Violence Detection in Videos
- URL: http://arxiv.org/abs/2109.08941v1
- Date: Sat, 18 Sep 2021 14:33:40 GMT
- Title: Violence Detection in Videos
- Authors: Praveen Tirupattur, Christian Schulze, Andreas Dengel
- Abstract summary: A novel attempt is made to detect the category of violence present in a video.
A system which can automatically detect violence from both Hollywood movies and videos from the web is extremely useful.
- Score: 7.529847987644438
- License: http://creativecommons.org/licenses/by/4.0/
- Abstract: In the recent years, there has been a tremendous increase in the amount of
video content uploaded to social networking and video sharing websites like
Facebook and Youtube. As of result of this, the risk of children getting
exposed to adult and violent content on the web also increased. To address this
issue, an approach to automatically detect violent content in videos is
proposed in this work.
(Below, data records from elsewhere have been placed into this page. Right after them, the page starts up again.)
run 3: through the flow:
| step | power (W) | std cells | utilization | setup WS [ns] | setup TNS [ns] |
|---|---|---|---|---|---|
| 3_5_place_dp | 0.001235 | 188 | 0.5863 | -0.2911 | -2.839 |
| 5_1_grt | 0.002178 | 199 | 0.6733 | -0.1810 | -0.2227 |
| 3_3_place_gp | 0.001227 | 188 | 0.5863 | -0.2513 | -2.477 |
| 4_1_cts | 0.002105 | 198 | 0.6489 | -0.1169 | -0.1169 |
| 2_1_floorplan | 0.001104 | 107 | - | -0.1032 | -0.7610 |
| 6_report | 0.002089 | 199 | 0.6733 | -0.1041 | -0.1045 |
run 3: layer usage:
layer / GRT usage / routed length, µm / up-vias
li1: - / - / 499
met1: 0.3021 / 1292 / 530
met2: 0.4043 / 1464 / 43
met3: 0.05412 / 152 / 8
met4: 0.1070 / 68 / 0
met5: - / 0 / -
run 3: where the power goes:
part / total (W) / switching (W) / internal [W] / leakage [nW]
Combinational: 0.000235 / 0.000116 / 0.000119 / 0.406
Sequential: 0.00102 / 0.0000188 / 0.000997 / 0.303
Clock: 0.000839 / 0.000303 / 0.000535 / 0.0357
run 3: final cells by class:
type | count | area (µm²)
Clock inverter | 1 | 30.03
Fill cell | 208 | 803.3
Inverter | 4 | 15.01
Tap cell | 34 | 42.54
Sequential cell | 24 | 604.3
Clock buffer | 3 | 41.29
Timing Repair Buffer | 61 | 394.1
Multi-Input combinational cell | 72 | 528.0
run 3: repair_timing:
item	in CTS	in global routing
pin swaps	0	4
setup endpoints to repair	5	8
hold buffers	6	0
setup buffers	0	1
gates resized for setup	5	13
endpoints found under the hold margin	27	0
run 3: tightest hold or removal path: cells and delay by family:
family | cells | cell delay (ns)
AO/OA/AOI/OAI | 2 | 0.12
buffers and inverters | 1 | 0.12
## src/verilog/flash_self_write_pkg.sv

```systemverilog
// Package with register map, field layout, constants and types of the flash self-write sequencer
package flash_self_write_pkg;

    // Register byte offsets on the Wishbone bus (one 32-bit word each)
    localparam logic [7:0] OFS_DATA_LOW   = 8'h00;
    localparam logic [7:0] OFS_DATA_HIGH  = 8'h04;
    localparam logic [7:0] OFS_ADDR_LOW   = 8'h08;
    localparam logic [7:0] OFS_ADDR_HIGH  = 8'h0C;
    localparam logic [7:0] OFS_CONTROL    = 8'h10;
    localparam logic [7:0] OFS_UNLOCK_KEY = 8'h14;

    // Control register bit positions
    localparam int BIT_CFG_SELECT = 6;
    localparam int BIT_LATCH_ONLY = 5;
    localparam int BIT_ERASE      = 4;
    localparam int BIT_SEQ_ERROR  = 3;
    localparam int BIT_PROG_EN    = 2;
    localparam int BIT_WRITE_GO   = 1;
    localparam int BIT_READ_GO    = 0;

    // Unlock key pattern and progress of the key sequence
    localparam logic [7:0] KEY_FIRST  = 8'h55;
    localparam logic [7:0] KEY_SECOND = 8'hAA;
    localparam logic [1:0] KEY_NONE   = 2'h0;
    localparam logic [1:0] KEY_HALF   = 2'h1;
    localparam logic [1:0] KEY_OPEN   = 2'h2;

    // Blank content of a write latch and of an erased word
    localparam logic [13:0] LATCH_BLANK = 14'h3FFF;
    localparam int          ROW_WORDS   = 16;

    // Configuration space word addresses
    localparam logic [14:0] CFG_USER_ID_LAST = 15'h0003;
    localparam logic [14:0] CFG_DEVICE_ID    = 15'h0006;
    localparam logic [14:0] CFG_CONFIG_ONE   = 15'h0007;
    localparam logic [14:0] CFG_CONFIG_TWO   = 15'h0008;

    // Device and revision code, value is arbitrary
    localparam logic [13:0] DEVICE_ID_WORD = 14'h1234;

    // Reset values
    localparam logic [7:0]  RST_ADDR_LOW = 8'h00;
    localparam logic [6:0]  RST_ADDR_HIGH = 7'h00;

    // Self-timed operation durations
    localparam int CLK_PERIOD_NS   = 50;
    localparam int ROW_PROG_NS     = 2000;
    localparam int ROW_ERASE_NS    = 2000;
    localparam int ROW_PROG_CYCLES  = (ROW_PROG_NS + CLK_PERIOD_NS - 1) / CLK_PERIOD_NS;
    localparam int ROW_ERASE_CYCLES = (ROW_ERASE_NS + CLK_PERIOD_NS - 1) / CLK_PERIOD_NS;
    localparam int WAIT_W           = 8;

    // Sequencer states
    typedef enum logic [2:0] {
        ST_IDLE  = 3'b000,
        ST_START = 3'b001,
        ST_PROG  = 3'b010,
        ST_WAIT  = 3'b011,
        ST_DONE  = 3'b100
    } seq_state_t;

endpackage : flash_self_write_pkg

```

## src/verilog/flash_self_write_control.sv

```systemverilog
// Flash self-write sequencer with Wishbone register slave
//
// Contract
// - Config select picks config space or array
// - User IDs writable; device/config words read-only
// - Invalid config read clears both data bytes
// - Low data byte holds word bits 7:0
// - High data byte bits 5:0, top zero
// - Low address byte holds address 7:0
// - High address bits 14:8, bit 7 one
// - Latch-only start just loads addressed latch
// - Normal start loads latch then programs row
// - Erase select overrides latch-only bit
// - Erase select erases array row, not config space; cleared when done
// - Every start attempt sets sequence error flag
// - Program enable low inhibits program and erase
// - Start self-timed, set-only, hardware cleared
// - Read start fetches word, hardware cleared
// - Address and control reset to zero
// - Latches return to blank after array program or erase
// - Sixteen-word rows; low bits select latch
//
// Register access over Wishbone and the address map were chosen for this implementation.
module flash_self_write_control
    import flash_self_write_pkg::*;
(
    // Clock, reset and enable
    input  wire logic        ref_clk_i,
    input  wire logic        rst_b_i,
    input  wire logic        ce_i,
    // Wishbone slave
    input  wire logic        wb_cyc_i,
    input  wire logic        wb_stb_i,
    input  wire logic        wb_we_i,
    input  wire logic [7:0]  wb_adr_i,
    input  wire logic [3:0]  wb_sel_i,
    input  wire logic [31:0] wb_dat_i,
    output logic      [31:0] wb_dat_o,
    output logic             wb_ack_o,
    // Flash array port
    input  wire logic [13:0] flash_rdata_i,
    input  wire logic [13:0] config_word_one_i,
    input  wire logic [13:0] config_word_two_i,
    output logic      [14:0] flash_addr_o,
    output logic      [13:0] flash_wdata_o,
    output logic             flash_prog_o,
    output logic             flash_erase_o,
    output logic             busy_o
);

    // Complete state of the block
    typedef struct packed {
        logic [7:0]             dat_lo;     // Word bits 7:0
        logic [5:0]             dat_hi;     // Word bits 13:8
        logic [7:0]             adr_lo;     // Address bits 7:0
        logic [6:0]             adr_hi;     // Address bits 14:8
        logic                   config_space_select;       // Config space select
        logic                   latch_load_only;       // Latch load only
        logic                   free;       // Erase select
        logic                   err;        // Sequence error flag
        logic                   program_enable;       // Program enable
        logic                   wr;         // Program/erase start
        logic                   rd;         // Read start
        logic [1:0]             key;        // Unlock progress
        seq_state_t             fsm;        // Sequencer state
        logic                   arr;        // Array operation in flight
        logic [3:0]             idx;        // Latch walk index
        logic [WAIT_W-1:0]      cnt;        // Self-timed wait
        logic [15:0][13:0]      latch;      // Row write latches
        logic [3:0][13:0]       uid;        // User ID words
        logic                   ack;        // Bus acknowledge
        logic [31:0]            rdat;       // Bus read data
        logic [14:0]            f_adr;      // Flash address
        logic [13:0]            f_wdat;     // Flash write data
        logic                   f_prog;     // Flash word program strobe
        logic                   f_erase;    // Flash row erase strobe
    } state_t;

    // Reset image
    localparam state_t RESET_STATE = '{
        adr_lo:  RST_ADDR_LOW,
        adr_hi:  RST_ADDR_HIGH,
        fsm:     ST_IDLE,
        latch:   {ROW_WORDS{LATCH_BLANK}},
        uid:     {4{LATCH_BLANK}},
        default: '0
    };

    state_t     q;          // Registered state
    state_t     d;          // Next state
    logic       bus_req;    // New bus request this cycle
    logic       wr_try;     // Software tries to set the start bit
    logic       wr_go;      // Start accepted
    logic [7:0] key_byte;   // Byte written to the key register

    // Valid read address in config space
    function automatic logic cfg_readable(input logic [14:0] a);
        cfg_readable = (a <= CFG_USER_ID_LAST) || (a == CFG_DEVICE_ID)
                    || (a == CFG_CONFIG_ONE) || (a == CFG_CONFIG_TWO);
    endfunction : cfg_readable

    // Word returned by a config space read
    function automatic logic [13:0] cfg_word(input state_t s, input logic [14:0] a);
        if (a <= CFG_USER_ID_LAST) begin
            cfg_word = s.uid[a[1:0]];
        end else if (a == CFG_DEVICE_ID) begin
            cfg_word = DEVICE_ID_WORD;
        end else if (a == CFG_CONFIG_ONE) begin
            cfg_word = config_word_one_i;
        end else if (a == CFG_CONFIG_TWO) begin
            cfg_word = config_word_two_i;
        end else begin
            cfg_word = 14'h0000;
        end
    endfunction : cfg_word

    // Register read view
    function automatic logic [7:0] reg_view(input state_t s, input logic [7:0] a);
        case (a)
            OFS_DATA_LOW:  reg_view = s.dat_lo;
            OFS_DATA_HIGH: reg_view = {2'h0, s.dat_hi};
            OFS_ADDR_LOW:  reg_view = s.adr_lo;
            OFS_ADDR_HIGH: reg_view = {1'b1, s.adr_hi};
            OFS_CONTROL:   reg_view = {1'b1, s.config_space_select, s.latch_load_only, s.free,
                                       s.err, s.program_enable, s.wr, s.rd};
            default:       reg_view = 8'h00;
        endcase
    endfunction : reg_view

    // Next-state logic
    always_comb begin
        d        = q;
        bus_req  = wb_cyc_i && wb_stb_i && !q.ack;
        key_byte = wb_dat_i[7:0];
        wr_try   = 1'b0;
        wr_go    = 1'b0;
        if (ce_i) begin
            d.ack     = 1'b0;
            d.f_prog  = 1'b0;
            d.f_erase = 1'b0;
            // Read completes one cycle after its start
            if (q.rd && q.fsm == ST_IDLE) begin
                d.rd = 1'b0;
                if (q.config_space_select) begin
                    if (cfg_readable({q.adr_hi, q.adr_lo})) begin
                        {d.dat_hi, d.dat_lo} = cfg_word(q, {q.adr_hi, q.adr_lo});
                    end else begin
                        d.dat_hi = 6'h00;
                        d.dat_lo = 8'h00;
                    end
                end else begin
                    {d.dat_hi, d.dat_lo} = flash_rdata_i;
                end
            end
            // Bus access, acknowledged one cycle after request
            if (bus_req) begin
                d.ack  = 1'b1;
                d.rdat = {24'h000000, reg_view(q, wb_adr_i)};
                if (wb_we_i && wb_sel_i[0]) begin
                    case (wb_adr_i)
                        OFS_DATA_LOW:  d.dat_lo = wb_dat_i[7:0];
                        OFS_DATA_HIGH: d.dat_hi = wb_dat_i[5:0];
                        OFS_ADDR_LOW:  d.adr_lo = wb_dat_i[7:0];
                        OFS_ADDR_HIGH: d.adr_hi = wb_dat_i[6:0];
                        OFS_CONTROL: begin
                            d.config_space_select = wb_dat_i[BIT_CFG_SELECT];
                            d.latch_load_only = wb_dat_i[BIT_LATCH_ONLY];
                            d.program_enable = wb_dat_i[BIT_PROG_EN];
                            d.err  = wb_dat_i[BIT_SEQ_ERROR];
                            // Erase select only changes while idle
                            if (!q.wr) begin
                                d.free = wb_dat_i[BIT_ERASE];
                            end
                            // Read start can only be set
                            d.rd = d.rd | wb_dat_i[BIT_READ_GO];
                            if (wb_dat_i[BIT_WRITE_GO]) begin
                                wr_try = 1'b1;
                                d.err  = 1'b1;
                                d.key  = KEY_NONE;
                                // Accept only when unlocked, enabled and idle
                                if (q.key == KEY_OPEN && q.program_enable && !q.wr) begin
                                    wr_go = 1'b1;
                                    d.wr  = 1'b1;
                                end
                            end
                        end
                        OFS_UNLOCK_KEY: begin
                            if (key_byte == KEY_FIRST) begin
                                d.key = KEY_HALF;
                            end else if (key_byte == KEY_SECOND && q.key == KEY_HALF) begin
                                d.key = KEY_OPEN;
                            end else begin
                                d.key = KEY_NONE;
                            end
                        end
                        default: begin
                            // Unmapped: write ignored
                        end
                    endcase
                end
            end
            // Operation sequencer
            case (q.fsm)
                ST_IDLE: begin
                    d.f_adr = {q.adr_hi, q.adr_lo};
                    if (q.wr) begin
                        d.fsm = ST_START;
                    end
                end
                ST_START: begin
                    if (q.free) begin
                        // Erase: whole row, latch-only ignored
                        if (!q.config_space_select) begin
                            d.f_erase = 1'b1;
                            d.f_adr   = {q.adr_hi, q.adr_lo[7:4], 4'h0};
                            d.arr     = 1'b1;
                        end
                        d.cnt = WAIT_W'(ROW_ERASE_CYCLES);
                        d.fsm = ST_WAIT;
                    end else if (q.config_space_select) begin
                        // Config space: only user IDs accept data
                        if ({q.adr_hi, q.adr_lo} <= CFG_USER_ID_LAST) begin
                            d.uid[q.adr_lo[1:0]] = {q.dat_hi, q.dat_lo};
                        end
                        d.fsm = ST_DONE;
                    end else begin
                        d.latch[q.adr_lo[3:0]] = {q.dat_hi, q.dat_lo};
                        if (q.latch_load_only) begin
                            d.fsm = ST_DONE;
                        end else begin
                            d.idx = 4'h0;
                            d.arr = 1'b1;
                            d.fsm = ST_PROG;
                        end
                    end
                end
                ST_PROG: begin
                    // Stream the row one latch per cycle
                    d.f_prog  = 1'b1;
                    d.f_adr   = {q.adr_hi, q.adr_lo[7:4], q.idx};
                    d.f_wdat  = q.latch[q.idx];
                    d.idx     = q.idx + 4'h1;
                    if (q.idx == 4'hF) begin
                        d.cnt = WAIT_W'(ROW_PROG_CYCLES);
                        d.fsm = ST_WAIT;
                    end
                end
                ST_WAIT: begin
                    d.cnt = q.cnt - WAIT_W'(1);
                    if (q.cnt <= WAIT_W'(1)) begin
                        d.fsm = ST_DONE;
                    end
                end
                ST_DONE: begin
                    d.wr   = 1'b0;
                    d.free = 1'b0;
                    if (q.arr) begin
                        d.latch = {ROW_WORDS{LATCH_BLANK}};
                        d.arr   = 1'b0;
                    end
                    d.fsm = ST_IDLE;
                end
                default: begin
                    d.fsm = ST_IDLE;
                end
            endcase
        end
    end

    // State register
    always_ff @(posedge ref_clk_i or negedge rst_b_i) begin
        if (!rst_b_i) begin
            q <= RESET_STATE;
        end else begin
            q <= d;
        end
    end

    // Outputs straight from flip-flops
    assign wb_dat_o      = q.rdat;
    assign wb_ack_o      = q.ack;
    assign flash_addr_o  = q.f_adr;
    assign flash_wdata_o = q.f_wdat;
    assign flash_prog_o  = q.f_prog;
    assign flash_erase_o = q.f_erase;
    assign busy_o        = q.wr;

    // Acknowledge is a single-cycle pulse while clock enable stays high; with clock enable low it holds
    a_ack_single_pulse: assert property (@(posedge ref_clk_i) disable iff (!rst_b_i)
        wb_ack_o |=> !wb_ack_o)
        else $error("ack held longer than one cycle");

    // Every start attempt raises the error flag
    a_err_on_start: assert property (@(posedge ref_clk_i) disable iff (!rst_b_i)
        ce_i && wr_try |=> q.err)
        else $error("start attempt left error flag clear");

    // Read start clears after one enabled idle cycle
    a_read_self_clear: assert property (@(posedge ref_clk_i) disable iff (!rst_b_i)
        ce_i && q.rd && q.fsm == ST_IDLE && !(bus_req && wb_we_i) |=> !q.rd)
        else $error("read start not cleared");

    // Invalid config read returns zero
    a_cfg_read_zero: assert property (@(posedge ref_clk_i) disable iff (!rst_b_i)
        ce_i && q.rd && q.fsm == ST_IDLE && q.config_space_select && !cfg_readable({q.adr_hi, q.adr_lo})
        && !(bus_req && wb_we_i) |=> q.dat_lo == 8'h00 && q.dat_hi == 6'h00)
        else $error("invalid config read not zero");

    // High address read shows bit 7 set
    a_addr_high_view: assert property (@(posedge ref_clk_i) disable iff (!rst_b_i)
        ce_i && bus_req && !wb_we_i && wb_adr_i == OFS_ADDR_HIGH |=> wb_dat_o[7])
        else $error("high address bit 7 not one");

    // High data read shows top bits clear
    a_data_high_view: assert property (@(posedge ref_clk_i) disable iff (!rst_b_i)
        ce_i && bus_req && !wb_we_i && wb_adr_i == OFS_DATA_HIGH |=> wb_dat_o[7:6] == 2'h0)
        else $error("high data top bits not zero");

    // Disabled start changes nothing in the sequencer
    a_disabled_start: assert property (@(posedge ref_clk_i) disable iff (!rst_b_i)
        ce_i && wr_try && !q.program_enable && !q.wr |=> !q.wr ##1 !flash_prog_o && !flash_erase_o)
        else $error("start accepted while disabled");

    // Latch-only load never programs
    a_latch_only_load: assert property (@(posedge ref_clk_i) disable iff (!rst_b_i)
        ce_i && q.fsm == ST_START && q.latch_load_only && !q.free |=> q.fsm == ST_DONE && !flash_prog_o)
        else $error("latch-only start programmed the array");

    // Array operation completion clears start and erase select and blanks latches
    a_done_cleanup: assert property (@(posedge ref_clk_i) disable iff (!rst_b_i)
        ce_i && q.fsm == ST_DONE && q.arr
        |=> !q.wr && !q.free && q.latch == {ROW_WORDS{LATCH_BLANK}})
        else $error("operation end left state behind");

    // Row programming enters the walk and pulses program on the next enabled cycle
    a_row_walk: assert property (@(posedge ref_clk_i) disable iff (!rst_b_i)
        ce_i && q.fsm == ST_START && !q.free && !q.config_space_select && !q.latch_load_only
        |=> q.fsm == ST_PROG ##1 (flash_prog_o || !ce_i))
        else $error("row program did not start walking");

endmodule : flash_self_write_control

```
Here, a novel attempt is made also to detect the
category of violence present in a video. A system which can automatically
detect violence from both Hollywood movies and videos from the web is extremely
useful not only in parental control but also for applications related to movie
ratings, video surveillance, genre classification and so on.
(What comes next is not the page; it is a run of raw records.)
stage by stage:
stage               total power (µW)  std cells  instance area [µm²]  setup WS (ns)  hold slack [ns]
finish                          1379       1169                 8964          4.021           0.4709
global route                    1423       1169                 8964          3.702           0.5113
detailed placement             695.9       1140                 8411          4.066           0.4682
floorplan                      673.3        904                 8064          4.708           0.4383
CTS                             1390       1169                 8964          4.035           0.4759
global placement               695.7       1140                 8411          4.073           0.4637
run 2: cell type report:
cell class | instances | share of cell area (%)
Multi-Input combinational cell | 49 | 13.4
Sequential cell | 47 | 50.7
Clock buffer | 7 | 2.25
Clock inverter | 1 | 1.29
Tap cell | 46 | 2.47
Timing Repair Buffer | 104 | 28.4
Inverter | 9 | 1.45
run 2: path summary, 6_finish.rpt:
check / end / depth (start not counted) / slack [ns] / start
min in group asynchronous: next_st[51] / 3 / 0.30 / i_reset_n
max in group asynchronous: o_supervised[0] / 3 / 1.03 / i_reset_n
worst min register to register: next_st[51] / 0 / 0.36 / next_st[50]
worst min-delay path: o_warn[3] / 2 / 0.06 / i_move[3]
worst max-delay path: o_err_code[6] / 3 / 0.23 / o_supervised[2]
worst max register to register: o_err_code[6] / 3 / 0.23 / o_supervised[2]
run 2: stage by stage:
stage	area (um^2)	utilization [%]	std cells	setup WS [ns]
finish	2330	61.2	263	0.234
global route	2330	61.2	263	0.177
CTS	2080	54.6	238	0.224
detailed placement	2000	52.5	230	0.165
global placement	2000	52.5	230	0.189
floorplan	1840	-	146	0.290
$ cat src/hdl/amp_prot_regs.svh
// Purpose: register map, reset values and timing counts of the protection block
// Assumes: 10 MHz clock, APB with one 32-bit word per register
// Notes:   definitions only
`ifndef AMP_PROT_REGS_SVH
`define AMP_PROT_REGS_SVH

// ****************************************************************
// register offsets and fields
// ****************************************************************
`define CTRL_OFF        12'h000
`define STAT_OFF        12'h004
`define CTRL_RST        3'h0
`define CTRL_MODE_LSB   0
`define CTRL_MODE_MSB   1
`define CTRL_SLAVE_BIT  2

// ****************************************************************
// timing
// ****************************************************************
`define CLK_PERIOD_NS   100
`define CLIP_PULSE_NS   500
`define CLIP_PULSE_CYC  ((`CLIP_PULSE_NS + `CLK_PERIOD_NS - 1) / `CLK_PERIOD_NS)
`define INJECT_EVERY    4
`define FLIP_EVERY      3

`endif

$ cat src/hdl/amp_prot_pkg.sv
// Purpose: shared types of the protection block
// Assumes: nothing
// Notes:   numbers live in amp_prot_regs.svh
package amp_prot_pkg;
	// output configuration
	typedef enum logic [1:0] {
		MODE_BRIDGED  = 2'b00,
		MODE_PAR_BRG  = 2'b01,
		MODE_SINGLE   = 2'b10,
		MODE_MIXED    = 2'b11
	} out_mode_e;

	// startup pin short check
	typedef enum logic [2:0] {
		CHK_WAIT = 3'b000,
		CHK_GND  = 3'b001,
		CHK_SUP  = 3'b010,
		CHK_HOLD = 3'b011,
		CHK_DONE = 3'b100
	} chk_state_e;
endpackage : amp_prot_pkg
## config.mk

```make
export PLATFORM = sky130hd
export DESIGN_NAME = ubf_top
export DESIGN_NICKNAME = d
export VERILOG_FILES = /design/src/rtl/ubf_pkg.sv /design/src/rtl/ubf_baud_gen.sv /design/src/rtl/ubf_channel.sv /design/src/rtl/ubf_top.sv
export SDC_FILE = /design/constraint.sdc
export NUM_CORES = 1
export LEC_CHECK = 0
export BUFFER_PORTS_ARGS = -buffer_cell sky130_fd_sc_hd__buf_2
export CELL_PAD_IN_SITES_DETAIL_PLACEMENT = 1
export CELL_PAD_IN_SITES_GLOBAL_PLACEMENT = 1
export CORE_ASPECT_RATIO = 1.5
export CORE_MARGIN = 2
export CORE_UTILIZATION = 52
export CTS_CLUSTER_DIAMETER = 40
export CTS_CLUSTER_SIZE = 40
export DETAILED_ROUTE_END_ITERATION = 8
export PLACE_DENSITY_LB_ADDON = 0.2
export SLEW_MARGIN = 10
export SYNTH_ARGS = -nofsm -noshare
export SYNTH_HDL_FRONTEND = slang
export SYNTH_HIERARCHICAL = 1
export SYNTH_SLANG_ARGS = --single-unit
```

## constraint.sdc

```tcl
create_clock -name core_clk -period 4.9 [get_ports core_clk]
set_input_delay 0.245 -clock core_clk [delete_from_list [all_inputs] [get_ports core_clk]]
set_output_delay 0.245 -clock core_clk [all_outputs]
set_load 0.05 [all_outputs]
```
Here, both audio and visual features are used to detect violence. MFCC
features are used as audio cues. Blood, Motion, and SentiBank features are used
as visual cues. Binary SVM classifiers are trained on each of these features to
detect violence. Late fusion using a weighted sum of classification scores is
performed to get final classification scores for each of the violence class
target by the system. To determine optimal weights for each of the violence
classes an approach based on grid search is employed. Publicly available
datasets, mainly Violent Scene Detection (VSD), are used for classifier
training, weight calculation, and testing. The performance of the system is
evaluated on two classification tasks, Multi-Class classification, and Binary
Classification. The results obtained for Binary Classification are better than
the baseline results from MediaEval-2014.